After the death of Prithvi Narayan Shah, the Shah dynasty began to expand their kingdom into much of the Indian subcontinent. Between 1788 and 1791, during the Sino-Nepalese War, Nepal invaded Tibet and robbed Tashilhunpo Monastery in Shigatse. Alarmed, the Qianlong Emperor of the Chinese Qing Dynasty appointed Fuk'anggan commander-in-chief of the Tibetan campaign; Fuk'anggan signed a treaty to protect his troops thus attaining a draw.[25]
Thapa and Pande dominance
After 1800, the heirs of Prithvi Narayan Shah proved unable to maintain firm political control over Nepal. A period of internal turmoil followed. The rivalry between Nepal and the British East India Company over the princely states bordering Nepal and British-India eventually led to the Anglo-Nepalese War (1814–16), in which Nepal suffered substantial losses due to lack of guns and ammunitions against the British-Indian forces with advanced weapons. The Treaty of Sugauli was signed in 1816, ceding large parts of the Nepalese controlled territories to the British. In 1860 some parts of western Terai, known as Naya Muluk (new country) was restored to Nepal.

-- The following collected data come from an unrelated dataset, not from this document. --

## config.mk

```make
export PLATFORM = sky130hd
export DESIGN_NAME = axi_ar_dispatcher
export DESIGN_NICKNAME = d
export VERILOG_FILES = /design/src/rtl/axi_node_pkg.sv /design/src/rtl/axi_AR_addr_decoder.sv /design/src/rtl/axi_ar_dispatcher.sv
export SDC_FILE = /design/constraint.sdc
export NUM_CORES = 1
export LEC_CHECK = 0
export ABC_CLOCK_PERIOD_IN_PS = 3200
export BUFFER_PORTS_ARGS = -buffer_cell sky130_fd_sc_hd__buf_2
export CORE_MARGIN = 8
export CORE_UTILIZATION = 47
export DETAILED_ROUTE_END_ITERATION = 8
export GPL_ROUTABILITY_DRIVEN = 1
export PLACE_DENSITY = 0.85
export SETUP_SLACK_MARGIN = 0.05
export SLEW_MARGIN = 30
export SYNTH_ARGS = -nofsm -noshare
export SYNTH_HDL_FRONTEND = slang
export SYNTH_SLANG_ARGS = --single-unit
```

## constraint.sdc

```tcl
create_clock -name clk -period 3.2 [get_ports clk]
set_input_delay 0.32 -clock clk [delete_from_list [all_inputs] [get_ports clk]]
set_output_delay 0.32 -clock clk [all_outputs]
set_load 0.01 [all_outputs]
```

## src/rtl/axi_node_pkg.sv

```systemverilog
// rtl/axi_node_pkg.sv - shared types for the AXI node read-address path
package axi_node_pkg;

   // Rule bounds are stored wide enough for any supported address width
   localparam int unsigned RULE_ADDR_W = 64;

   typedef enum logic [1:0] {
      AR_IDLE,
      AR_ISSUE,
      AR_ERROR
   } ar_disp_state_e;

   typedef struct packed {
      logic [RULE_ADDR_W-1:0] start_addr;
      logic [RULE_ADDR_W-1:0] end_addr;
      logic                   en;
   } addr_rule_t;

endpackage

```

## src/rtl/axi_AR_addr_decoder.sv

```systemverilog
// rtl/axi_AR_addr_decoder.sv - maps an AR address onto a one-hot initiator port
module axi_AR_addr_decoder
   import axi_node_pkg::*;
#(
   parameter int unsigned AXI_ADDR_W  = 32,
   parameter int unsigned N_INIT_PORT = 2
) (
   input  logic [AXI_ADDR_W-1:0]  addr_i,
   input  addr_rule_t             rules_i [N_INIT_PORT],
   output logic [N_INIT_PORT-1:0] dest_o,
   output logic                   miss_o
);

   logic [RULE_ADDR_W-1:0] addr_ext;
   logic                   found;

   assign addr_ext = RULE_ADDR_W'(addr_i);

   // Inclusive range match; the lowest-indexed matching port wins
   always_comb begin
      dest_o = '0;
      found  = 1'b0;
      for (int i = 0; i < N_INIT_PORT; i++) begin
         if (!found && rules_i[i].en &&
             (rules_i[i].start_addr <= addr_ext) &&
             (addr_ext <= rules_i[i].end_addr)) begin
            dest_o[i] = 1'b1;
            found     = 1'b1;
         end
      end
      miss_o = ~found;
   end

endmodule

```

## src/rtl/axi_ar_dispatcher.sv

```systemverilog
// rtl/axi_ar_dispatcher.sv - AR front end: decode, forward hits, raise error requests on misses
module axi_ar_dispatcher
   import axi_node_pkg::*;
#(
   parameter int unsigned AXI_ADDR_W  = 32,
   parameter int unsigned AXI_ID_IN   = 16,
   parameter int unsigned AXI_USER_W  = 6,
   parameter int unsigned N_INIT_PORT = 2,
   parameter int unsigned N_TARG_PORT = 7,
   parameter int unsigned TARG_IDX    = 0,
   parameter int unsigned LOG_N_TARG  = $clog2(N_TARG_PORT),
   parameter int unsigned AXI_ID_OUT  = AXI_ID_IN + LOG_N_TARG
) (
   input  logic                                  clk,
   input  logic                                  rst,
   input  logic [AXI_ID_IN-1:0]                  arid_i,
   input  logic [AXI_ADDR_W-1:0]                 araddr_i,
   input  logic [7:0]                            arlen_i,
   input  logic [2:0]                            arsize_i,
   input  logic [1:0]                            arburst_i,
   input  logic                                  arlock_i,
   input  logic [3:0]                            arcache_i,
   input  logic [2:0]                            arprot_i,
   input  logic [3:0]                            arregion_i,
   input  logic [3:0]                            arqos_i,
   input  logic [AXI_USER_W-1:0]                 aruser_i,
   input  logic                                  arvalid_i,
   output logic                                  arready_o,
   output logic [AXI_ID_OUT-1:0]                 arid_o,
   output logic [AXI_ADDR_W-1:0]                 araddr_o,
   output logic [7:0]                            arlen_o,
   output logic [2:0]                            arsize_o,
   output logic [1:0]                            arburst_o,
   output logic                                  arlock_o,
   output logic [3:0]                            arcache_o,
   output logic [2:0]                            arprot_o,
   output logic [3:0]                            arregion_o,
   output logic [3:0]                            arqos_o,
   output logic [AXI_USER_W-1:0]                 aruser_o,
   output logic [N_INIT_PORT-1:0]                arvalid_o,
   input  logic [N_INIT_PORT-1:0]                arready_i,
   input  logic [N_INIT_PORT-1:0][AXI_ADDR_W-1:0] start_addr_i,
   input  logic [N_INIT_PORT-1:0][AXI_ADDR_W-1:0] end_addr_i,
   input  logic [N_INIT_PORT-1:0]                rule_en_i,
   output logic                                  incr_req_o,
   input  logic                                  full_counter_i,
   input  logic                                  outstanding_trans_i,
   output logic                                  error_req_o,
   input  logic                                  error_gnt_i,
   output logic [7:0]                            error_len_o,
   output logic [AXI_USER_W-1:0]                 error_user_o,
   output logic [AXI_ID_IN-1:0]                  error_id_o,
   output logic                                  sample_ardata_info_o
);

   ar_disp_state_e state_q, state_d;

   addr_rule_t             rules [N_INIT_PORT];
   logic [N_INIT_PORT-1:0] dec_dest;
   logic                   dec_miss;

   logic [N_INIT_PORT-1:0] dest_q;
   logic [N_INIT_PORT-1:0] last_dest_q, last_dest_d;
   logic                   held_q, held_d;
   logic                   sample_q, sample_d;
   logic                   accept;
   logic                   guard_ok;

   logic [AXI_ID_IN-1:0]   arid_q;
   logic [AXI_ADDR_W-1:0]  araddr_q;
   logic [7:0]             arlen_q;
   logic [2:0]             arsize_q;
   logic [1:0]             arburst_q;
   logic                   arlock_q;
   logic [3:0]             arcache_q;
   logic [2:0]             arprot_q;
   logic [3:0]             arregion_q;
   logic [3:0]             arqos_q;
   logic [AXI_USER_W-1:0]  aruser_q;

   // Pack the flat rule ports into the shared rule struct
   always_comb begin
      for (int i = 0; i < N_INIT_PORT; i++) begin
         rules[i].start_addr = RULE_ADDR_W'(start_addr_i[i]);
         rules[i].end_addr   = RULE_ADDR_W'(end_addr_i[i]);
         rules[i].en         = rule_en_i[i];
      end
   end

   axi_AR_addr_decoder #(
      .AXI_ADDR_W  (AXI_ADDR_W),
      .N_INIT_PORT (N_INIT_PORT)
   ) u_decoder (
      .addr_i  (araddr_i),
      .rules_i (rules),
      .dest_o  (dec_dest),
      .miss_o  (dec_miss)
   );

   // While reads are in flight, only the slave that already holds the stream may be targeted
   assign guard_ok = ~full_counter_i & (~outstanding_trans_i | (dest_q == last_dest_q));

   // Next-state and handshake outputs; arvalid_o stays up once raised regardless of the guard
   always_comb begin
      state_d     = state_q;
      arready_o   = 1'b0;
      arvalid_o   = '0;
      incr_req_o  = 1'b0;
      error_req_o = 1'b0;
      held_d      = 1'b0;
      last_dest_d = last_dest_q;
      sample_d    = 1'b0;
      accept      = 1'b0;
      case (state_q)
         AR_IDLE: begin
            arready_o = 1'b1;
            if (arvalid_i) begin
               accept = 1'b1;
               if (dec_miss) begin
                  state_d  = AR_ERROR;
                  sample_d = 1'b1;
               end else begin
                  state_d = AR_ISSUE;
               end
            end
         end
         AR_ISSUE: begin
            if (held_q || guard_ok) begin
               arvalid_o = dest_q;
            end
            if (|(arvalid_o & arready_i)) begin
               incr_req_o  = 1'b1;
               last_dest_d = dest_q;
               state_d     = AR_IDLE;
            end else begin
               held_d = |arvalid_o;
            end
         end
         AR_ERROR: begin
            error_req_o = 1'b1;
            if (error_gnt_i) begin
               state_d = AR_IDLE;
            end
         end
         default: state_d = AR_IDLE;
      endcase
   end

   // State, ordering history and one-shot flags
   always_ff @(posedge clk or posedge rst) begin
      if (rst) begin
         state_q     <= AR_IDLE;
         last_dest_q <= N_INIT_PORT'(1);
         held_q      <= 1'b0;
         sample_q    <= 1'b0;
      end else begin
         state_q     <= state_d;
         last_dest_q <= last_dest_d;
         held_q      <= held_d;
         sample_q    <= sample_d;
      end
   end

   // Capture the accepted request; held unchanged until the next accept
   always_ff @(posedge clk or posedge rst) begin
      if (rst) begin
         dest_q     <= '0;
         arid_q     <= '0;
         araddr_q   <= '0;
         arlen_q    <= '0;
         arsize_q   <= '0;
         arburst_q  <= '0;
         arlock_q   <= 1'b0;
         arcache_q  <= '0;
         arprot_q   <= '0;
         arregion_q <= '0;
         arqos_q    <= '0;
         aruser_q   <= '0;
      end else if (accept) begin
         dest_q     <= dec_dest;
         arid_q     <= arid_i;
         araddr_q   <= araddr_i;
         arlen_q    <= arlen_i;
         arsize_q   <= arsize_i;
         arburst_q  <= arburst_i;
         arlock_q   <= arlock_i;
         arcache_q  <= arcache_i;
         arprot_q   <= arprot_i;
         arregion_q <= arregion_i;
         arqos_q    <= arqos_i;
         aruser_q   <= aruser_i;
      end
   end

   assign arid_o               = {LOG_N_TARG'(TARG_IDX), arid_q};
   assign araddr_o             = araddr_q;
   assign arlen_o              = arlen_q;
   assign arsize_o             = arsize_q;
   assign arburst_o            = arburst_q;
   assign arlock_o             = arlock_q;
   assign arcache_o            = arcache_q;
   assign arprot_o             = arprot_q;
   assign arregion_o           = arregion_q;
   assign arqos_o              = arqos_q;
   assign aruser_o             = aruser_q;
   assign error_len_o          = arlen_q;
   assign error_user_o         = aruser_q;
   assign error_id_o           = arid_q;
   assign sample_ardata_info_o = sample_q;

endmodule
```

==> results.sh <==
export IMPL_grt_pass1_wl_mm=33.5
export IMPL_post_cts_buffers=0
export IMPL_gp_congestion=0.942
export IMPL_vias_per_cell=5.03
export IMPL_instances_no_fill=1310
export IMPL_cts_buffer_depth=2
export IMPL_r2r_slack_ns=1.14
export IMPL_drv_cap=0
export IMPL_start_util_pct=47.4
export IMPL_cts_htree_levels=3
export IMPL_post_route_min_period_ns=2.27
export IMPL_path_class="primary input to flip-flop"
export IMPL_synth_edf_count=0
export IMPL_dp_hpwl_mm=19.0
export IMPL_seq_area_frac_synth_pct=33.6
export IMPL_hold_path_class="primary input to asynchronous set/reset pin"
export IMPL_grt_max_degree=75
export IMPL_maxSlewHeadroom_pct=52.6
export IMPL_core_um2=14300
export IMPL_grt_overflow_total=0
export IMPL_rsz0062_at_grt="no"
export IMPL_antenna_found_initial=3
export IMPL_synth_simple_area_share_pct=19.1
export IMPL_rows=44
export IMPL_num_vias=6587
export IMPL_pin_count=343
export IMPL_drive_gt1_share_pct=32.8
export IMPL_critPathLaunchType="primary input"
export IMPL_met2_usage_pct=39.6
export IMPL_async_reset_ff_share_pct=100
export IMPL_hold_violations=0
export IMPL_status="complete, no violations"
export IMPL_portBuffers=339
export IMPL_synth_seq_cells=91
export IMPL_ys_top_cells_by_count="nand2_1 (207), ha_1 (128), inv_1 (102), dfrtp_1 (90), o21ai_0 (52)"
export IMPL_arrival_ns=2.49
export IMPL_timing_rr_start="state_q[1]"
export IMPL_cp_end_kind="flip-flop"
export IMPL_drc=0
export IMPL_r2r_cells=5
export IMPL_drt_iter0_drc=279
export IMPL_firstDrtPassIters=6
export IMPL_ir_worst_vdd_mv=0.259
export IMPL_synthAdderAreaFrac_pct=23.6
export IMPL_p_leak_nw=5.45
export IMPL_met1_usage_pct=27.2
export IMPL_nNetsFinal=1468
export IMPL_multi_input_comb_area_um2=3820
export IMPL_clk_latency_ns=0.33
export IMPL_setup_tns_ns=0
export IMPL_cp_slowest_cell="or4_1"
export IMPL_crit_chain="buf_2 -> inv_1 -> ha_1 -> a21o_1 -> nand3_1 -> a21oi_1 -> or4_1 -> a32oi_1 -> o2111ai_2 -> a32o_1"
export IMPL_finalClockSkew_ns=0.00526
export IMPL_yosys_area_top_type_share_pct=33.2
export IMPL_synth_most_common_cell="nand2_1"
export IMPL_slew_viol_final=0
export IMPL_area_growth_pct=28.8
export IMPL_postCtsHoldBufs=0
export IMPL_synthMuxAreaShare_pct=0.332
export IMPL_cts_root_buf="clkbuf_16"
export IMPL_regArea_um2=2280
export IMPL_die_area_um2=18500
export IMPL_yosys_warnings=0
export IMPL_worst_pin_slew_ns=0.711
export IMPL_rr_endpoint="araddr_o[4]"
export IMPL_globalRoute_busiestLayer="met2"
export IMPL_ctsResizeCount=0
export IMPL_critPathMaxStageDelay_ns=0.56
export IMPL_route_final_wire_length_mm=21.8
export IMPL_cts_clk_slew_worst_paths_ns=0.06
export IMPL_ys_types=50
export IMPL_synthFlopType="dfrtp_1"
export IMPL_synthCells=816
export IMPL_total_power_w=0.00270
export IMPL_synth_top_family_by_area="adder cells"
export IMPL_cts_buffers=9
export IMPL_synthXorXnorAreaFrac_pct=0.258
export IMPL_grtUsageMet3_pct=4.36
export IMPL_cts_tree="built"
export IMPL_finalCritPeriodShare_pct=71.0
export IMPL_synth_area_top_cells="dfrtp_1 (33%), ha_1 (24%), nand2_1 (11%)"
export IMPL_timing_fmax_mhz=440
export IMPL_grtUsageTotal_pct=22.7
export IMPL_yosysTopAreaCell="dfrtp_1"
export IMPL_die_width_um=136
export IMPL_ant_nets=0
export IMPL_clock_sinks=91
export IMPL_syn_area_per_cell_um2=8.31
export IMPL_synthesis_area_um2=6780
export IMPL_cp_required_ns=3.42
export IMPL_path_max_fanout=5
export IMPL_dieHeight_um=136
export IMPL_cellPowerDensity_nw_per_um2=309
export IMPL_grt_pass1_vias=6733
export IMPL_setup_viol=0
export IMPL_dp_cells=1292
export IMPL_n_fill_cell=1277
export IMPL_synth_compound_area_share_pct=12.7
export IMPL_wl_per_cell_um=16.6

The four noble families involved largely in the active politics of the kingdom were the Shah rulers, the Thapas, the Basnyats, and the Pandes before the rise of the Rana dynasty.[26] From beginning to the mid of 18th century, the Thapas and Pandes had extreme dominance over Nepalese Darbar politics alternatively contesting for central power amongst each other.[27]
Rana rule
Jung Bahadur Rana was the first ruler from this dynasty. Rana rulers were titled "Shree Teen" and "Maharaja", whereas Shah kings were "Shree Panch" and "Maharajadhiraja". Jung Bahadur codified laws and modernized the state's bureaucracy. In the coup d'état of 1885, the nephews of Jung Bahadur and Ranodip Singh murdered Ranodip Singh and the sons of Jung Bahadur, adopted the name of Jung Bahadur and took control of Nepal. Nine Rana rulers took the hereditary office of Prime Minister. All were styled (self proclaimed) Maharaja of Lamjung and Kaski.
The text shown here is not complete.